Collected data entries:
What follows belongs to an exercise in optimizing a design on an open flow for small area, a short achievable clock period and few clock cycles; a production flow would make more cautious choices. Function was checked by simulation only, so behaviour that the tests miss may differ from the original. Power and IR drop assume default switching activity.

==> flow/design.v <==
module CPU (
    input   wire          clk,
    input   wire          reset,
    input         [31:0]  dataIn,
    output  wire  [31:0]  dataOut,
    output  wire  [31:0]  address,
    output                busWriteEnable      
);
reg  [11:0] fpc;         
reg         dslot;       
reg  [11:0] daddr;       
reg  [11:0] areg;        
reg         we;          
reg  [31:0] dout;        
reg  [3:0]  smask;       
reg         cv;          
reg         ld1_lat, ld2_lat;  
reg         ldq1;        
reg         ldq2;        
reg         stq1;        
reg         stq2;        
reg  [3:0]  ld1_rd, ld2_rd;      
reg  [2:0]  ld1_f3, ld2_f3;
reg  [1:0]  ld1_off, ld2_off;
reg         ld1_live, ld2_live;  
reg         dv;          
reg  [11:0] dpc;
reg         ev;
reg         e_wr;        
reg  [3:0]  erd;
reg  [31:0] opA, opB;   
reg  [4:0]  e_sh;        
reg         e_sub, s_add, s_log, s_sh, s_slt, s_link;
reg  [2:0]  e_f3;        
reg         e_left, e_arith, e_uns;
reg         e_br, e_pred, e_jalr, e_ld, e_st;
reg  [11:0] e_pcx;       
reg  [31:0] regs [1:15];
reg  [15:1] rvalid;      
function [32:0] addp(input [31:0] a, input [31:0] b, input cin);
    reg [31:0] g, p, x;
    integer k, l;
    begin
        x = a ^ b;
        g = a & b;
        p = x;
        g[0] = g[0] | (p[0] & cin);
        for (l = 1; l < 32; l = l * 2)
            for (k = 31; k >= 0; k = k - 1)
                if ((k / l) % 2 == 1) begin
                    g[k] = g[k] | (p[k] & g[(k / l) * l - 1]);
                    p[k] = p[k] & p[(k / l) * l - 1];
                end
        addp = {g[31], x ^ {g[30:0], cin}};
    end
endfunction
wire [32:0] sum  = addp(opA, opB, e_sub);
wire        ltu  = ~sum[32];
wire        lts  = (opA[31] == opB[31]) ? opA[31] : sum[31];
wire        eq   = &(opA ^ opB);
reg  [31:0] logr;
always @(*) begin
    case (e_f3[1:0])
        2'b00:   logr = opA ^ opB;
        2'b10:   logr = opA | opB;
        default: logr = opA & opB;
    endcase
end
function [31:0] rev32(input [31:0] x);
    integer k;
    begin
        for (k = 0; k < 32; k = k + 1) rev32[k] = x[31 - k];
    end
endfunction
wire [31:0] shin  = e_left ? rev32(opA) : opA;
wire        fill  = e_arith & opA[31];
wire [32:0] shr   = $signed({fill, shin}) >>> e_sh;
wire [31:0] shres = e_left ? rev32(shr[31:0]) : shr[31:0];
wire [31:0] eres = ({32{s_add}}  & sum[31:0])
                 | ({32{s_log}}  & logr)
                 | ({32{s_sh}}   & shres)
                 | ({32{s_slt}}  & {31'b0, e_uns ? ltu : lts})
                 | ({32{s_link}} & opB);
wire [13:0] asum  = opA[13:0] + {{2{e_pcx[11]}}, e_pcx};
wire        cond  = e_f3[2] ? (e_f3[1] ? ltu : lts) : eq;
wire        taken = cond ^ e_f3[0];
wire        redirE = ev & ((e_br & (taken != e_pred)) | e_jalr);
wire [11:0] tgtE   = e_jalr ? asum[13:2] : e_pcx;
wire        keepE  = ~e_jalr & ~dslot & (fpc == e_pcx);
wire        jumpE  = redirE & ~keepE;
wire        memE  = ev & (e_ld | e_st);
wire        chit  = cv & (asum[13:2] == daddr);
wire        rmwE  = ev & e_st & (e_f3[1:0] != 2'b10) & ~chit;    
wire [3:0]  stmask = (e_f3[1:0] == 2'b00) ? 4'b0001 << asum[1:0] :
                     (e_f3[1:0] == 2'b01) ? 4'b0011 << asum[1:0] : 4'b1111;
wire [31:0] stpos  = (e_f3[1:0] == 2'b00) ? {4{opB[7:0]}} :
                     (e_f3[1:0] == 2'b01) ? {asum[1] ? opB[15:8] : opB[7:0],
                                             asum[1:0] == 2'b01 ? opB[15:8] : opB[7:0],
                                             asum[1:0] == 2'b00 ? opB[15:8] : opB[7:0],
                                             opB[7:0]} : opB;
wire [31:0] ins   = dataIn;
wire [4:0]  opc   = ins[6:2];
wire [2:0]  f3    = ins[14:12];
wire [3:0]  rs1   = ins[18:15];
wire [3:0]  rs2   = ins[23:20];
wire [3:0]  rd    = ins[10:7];
wire isLUI   =  ins[5] &  ins[4] &  ins[2];
wire isAUIPC = ~ins[5] &  ins[4] &  ins[2];
wire isJAL   =  ins[3];
wire isJALR  =  ins[6] &  ins[2] & ~ins[3];
wire isBR    =  ins[6] & ~ins[2];
wire isLD    = ~ins[5] & ~ins[4];
wire isST    = ~ins[6] &  ins[5] & ~ins[4];
wire isOPI   = ~ins[5] &  ins[4] & ~ins[2];
wire isOP    =  ins[5] &  ins[4] & ~ins[2];
wire useRs1  = ~(isLUI | isAUIPC | isJAL);
wire useRs2  = isBR | isST | isOP;
wire wrRd    = isLUI | isAUIPC | isJAL | isJALR | isOPI | isOP;
wire [31:0] immI = {{20{ins[31]}}, ins[31:20]};
wire [31:0] immS = {{20{ins[31]}}, ins[31:25], ins[11:7]};
wire [31:0] immU = {ins[31:12], 12'b0};
wire [11:0] offB = {ins[31], ins[31], ins[7], ins[30:25], ins[11:9]};        
wire [11:0] offJ = {ins[13:12], ins[20], ins[30:22]};                
wire [31:0] rf1 = (rs1 != 4'd0 && rvalid[rs1]) ? regs[rs1] : 32'b0;
wire [31:0] rf2 = (rs2 != 4'd0 && rvalid[rs2]) ? regs[rs2] : 32'b0;
wire [31:0] a1  = (e_wr && erd == rs1) ? eres : rf1;
wire [31:0] a2  = (e_wr && erd == rs2) ? eres : rf2;
wire [31:0] lsh  = dataIn >> {ld2_off, 3'b000};
wire [31:0] ldata = (ld2_f3[1:0] == 2'b00) ? {{24{~ld2_f3[2] & lsh[7]}},  lsh[7:0]}  :
                    (ld2_f3[1:0] == 2'b01) ? {{16{~ld2_f3[2] & lsh[15]}}, lsh[15:0]} : lsh;
wire ldE    = ev & e_ld;
wire hitE   = (erd != 4'd0)    && ((useRs1 && rs1 == erd)    || (useRs2 && rs2 == erd));
wire hit1   = (ld1_rd != 4'd0) && ((useRs1 && rs1 == ld1_rd) || (useRs2 && rs2 == ld1_rd));
wire rawLd  = (ldE & hitE) | (ldq1 & hit1);
wire replayD = dv & ~redirE & (rawLd | ((rmwE | stq1) & (isLD | isST)));
wire killD   = redirE | replayD;
wire goD     = dv & ~killD;
wire predT   = isJAL | (isBR & ins[31]);
wire redirD  = goD & predT;
wire [11:0] dpc1 = dpc + 12'd1;
wire        selR = ~ldq2 & (isOP | isBR | isST);
wire [31:0] immX = (ldq2 ? ldata : (isJAL | isJALR) ? {18'b0, dpc1, 2'b00} : (isLUI | isAUIPC) ? immU : immI) ^ {32{subD}};
wire subD = ~ldq2 & (isBR | ((isOP | isOPI) & (f3[2:1] == 2'b01)) | (isOP & f3 == 3'b000 & ins[30]));
function [11:0] add12(input [11:0] a, input [11:0] b);
    reg [11:0] g, p;
    integer k, l;
    begin
        g = a & b;
        p = a ^ b;
        add12 = p;
        for (l = 1; l < 12; l = l * 2)
            for (k = 11; k >= 0; k = k - 1)
                if ((k / l) % 2 == 1) begin
                    g[k] = g[k] | (p[k] & g[(k / l) * l - 1]);
                    p[k] = p[k] & p[(k / l) * l - 1];
                end
        add12 = add12 ^ {g[10:0], 1'b0};
    end
endfunction
wire [11:0] tgtB = add12(dpc, offB);
wire [11:0] tgtJ = add12(dpc, offJ);
wire [11:0] tgtD = ins[2] ? tgtJ : tgtB;
wire [11:0] fpcN = jumpE ? tgtE : replayD ? dpc : redirD ? tgtD : ~dslot ? fpc + 12'd1 : fpc;
integer i;
always @(posedge clk) begin
    if (reset) begin
        fpc   <= 12'd0;
        areg  <= 12'd0;
        dslot <= 1'b0;
        we    <= 1'b0;
        ldq1  <= 1'b0;
        ldq2  <= 1'b0;
        stq1  <= 1'b0;
        stq2  <= 1'b0;
        cv    <= 1'b0;
        dv    <= 1'b0;
        ev    <= 1'b0;
        e_wr  <= 1'b0;
    end else begin
        dv  <= ~dslot & ~jumpE & ~replayD & ~redirD;
        dpc <= fpc;
        fpc  <= fpcN;
        areg <= memE ? asum[13:2] : stq2 ? daddr : fpcN;
        dslot <= memE | stq2;
        we    <= (memE & e_st & ~rmwE) | stq2;
        ldq1  <= ldE;
        ldq2  <= ldq1;
        stq1  <= rmwE;
        stq2  <= stq1;
        if (memE)
            cv <= e_st ? ~rmwE : chit;
        else if (stq2 | (ldq2 & ld2_lat))
            cv <= 1'b1;
        ev   <= goD | ldq2;
        e_wr <= ldq2 ? (ld2_live & (ld2_rd != 4'd0)) : (goD & wrRd & (rd != 4'd0));
    end
    if (memE)
        daddr <= asum[13:2];
    if (memE & e_st) begin
        smask <= stmask;
        dout  <= {stmask[3] ? stpos[31:24] : dout[31:24],
                  stmask[2] ? stpos[23:16] : dout[23:16],
                  stmask[1] ? stpos[15:8]  : dout[15:8],
                  stmask[0] ? stpos[7:0]   : dout[7:0]};
    end else if (ldq2 & ld2_lat)
        dout <= dataIn;
    if (stq2)
        dout <= {smask[3] ? dout[31:24] : dataIn[31:24],
                 smask[2] ? dout[23:16] : dataIn[23:16],
                 smask[1] ? dout[15:8]  : dataIn[15:8],
                 smask[0] ? dout[7:0]   : dataIn[7:0]};
    if (ldE) begin
        ld1_rd   <= erd;
        ld1_f3   <= e_f3;
        ld1_off  <= asum[1:0];
        ld1_lat  <= 1'b1;
        ld1_live <= ~(goD & wrRd & rd == erd);
    end
    if (ldq1) begin
        ld2_rd   <= ld1_rd;
        ld2_f3   <= ld1_f3;
        ld2_off  <= ld1_off;
        ld2_lat  <= ld1_lat & ~memE;
        ld2_live <= ld1_live & ~(goD & wrRd & rd == ld1_rd);
    end
    erd    <= ldq2 ? ld2_rd : rd;
    opA    <= (ldq2 | isLUI) ? 32'b0 : isAUIPC ? {18'b0, dpc, 2'b00} : a1;
    e_sh   <= (isOP ? a2[4:0] : ins[24:20]);
    opB    <= selR ? a2 ^ {32{subD}} : immX;
    e_sub  <= subD;
    s_add  <= ldq2 | ((isOP | isOPI) & f3 == 3'b000) | isLUI | isAUIPC;
    s_log  <= ~ldq2 & (isOP | isOPI) & f3[2] & (f3[1:0] != 2'b01);
    s_sh   <= ~ldq2 & (isOP | isOPI) & (f3[1:0] == 2'b01);
    s_slt  <= ~ldq2 & (isOP | isOPI) & (f3[2:1] == 2'b01);
    s_link <= ~ldq2 & (isJAL | isJALR);
    e_f3   <= ldq2 ? 3'b010 : f3;
    e_left <= ~f3[2];
    e_arith<= ins[30];
    e_uns  <= f3[0];
    e_br   <= ~ldq2 & isBR;
    e_pred <= ins[31];
    e_jalr <= ~ldq2 & isJALR;
    e_ld   <= ~ldq2 & isLD;
    e_st   <= ~ldq2 & isST;
    e_pcx  <= isBR ? (ins[31] ? dpc1 : tgtD) : isST ? immS[11:0] : immI[11:0];
    for (i = 1; i < 16; i = i + 1) begin
        if (e_wr && erd == i)
            regs[i] <= eres;
        if (reset)
            rvalid[i] <= 1'b0;
        else if (e_wr && erd == i)
            rvalid[i] <= 1'b1;
    end
end
assign address        = {18'b0, areg, 2'b00};
assign busWriteEnable = we;
assign dataOut        = dout;
endmodule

■ INSTRUCTIONS TO FOLLOW
Stop at the line containing "[31:0] regs [1:15];". Please print exactly every line before it from the start of the records, plus that line itself, and nothing else.

■ RESULT FOR THIS EXERCISE
What follows belongs to an exercise in optimizing a design on an open flow for small area, a short achievable clock period and few clock cycles; a production flow would make more cautious choices. Function was checked by simulation only, so behaviour that the tests miss may differ from the original. Power and IR drop assume default switching activity.

==> flow/design.v <==
module CPU (
    input   wire          clk,
    input   wire          reset,
    input         [31:0]  dataIn,
    output  wire  [31:0]  dataOut,
    output  wire  [31:0]  address,
    output                busWriteEnable      
);
reg  [11:0] fpc;         
reg         dslot;       
reg  [11:0] daddr;       
reg  [11:0] areg;        
reg         we;          
reg  [31:0] dout;        
reg  [3:0]  smask;       
reg         cv;          
reg         ld1_lat, ld2_lat;  
reg         ldq1;        
reg         ldq2;        
reg         stq1;        
reg         stq2;        
reg  [3:0]  ld1_rd, ld2_rd;      
reg  [2:0]  ld1_f3, ld2_f3;
reg  [1:0]  ld1_off, ld2_off;
reg         ld1_live, ld2_live;  
reg         dv;          
reg  [11:0] dpc;
reg         ev;
reg         e_wr;        
reg  [3:0]  erd;
reg  [31:0] opA, opB;   
reg  [4:0]  e_sh;        
reg         e_sub, s_add, s_log, s_sh, s_slt, s_link;
reg  [2:0]  e_f3;        
reg         e_left, e_arith, e_uns;
reg         e_br, e_pred, e_jalr, e_ld, e_st;
reg  [11:0] e_pcx;       
reg  [31:0] regs [1:15];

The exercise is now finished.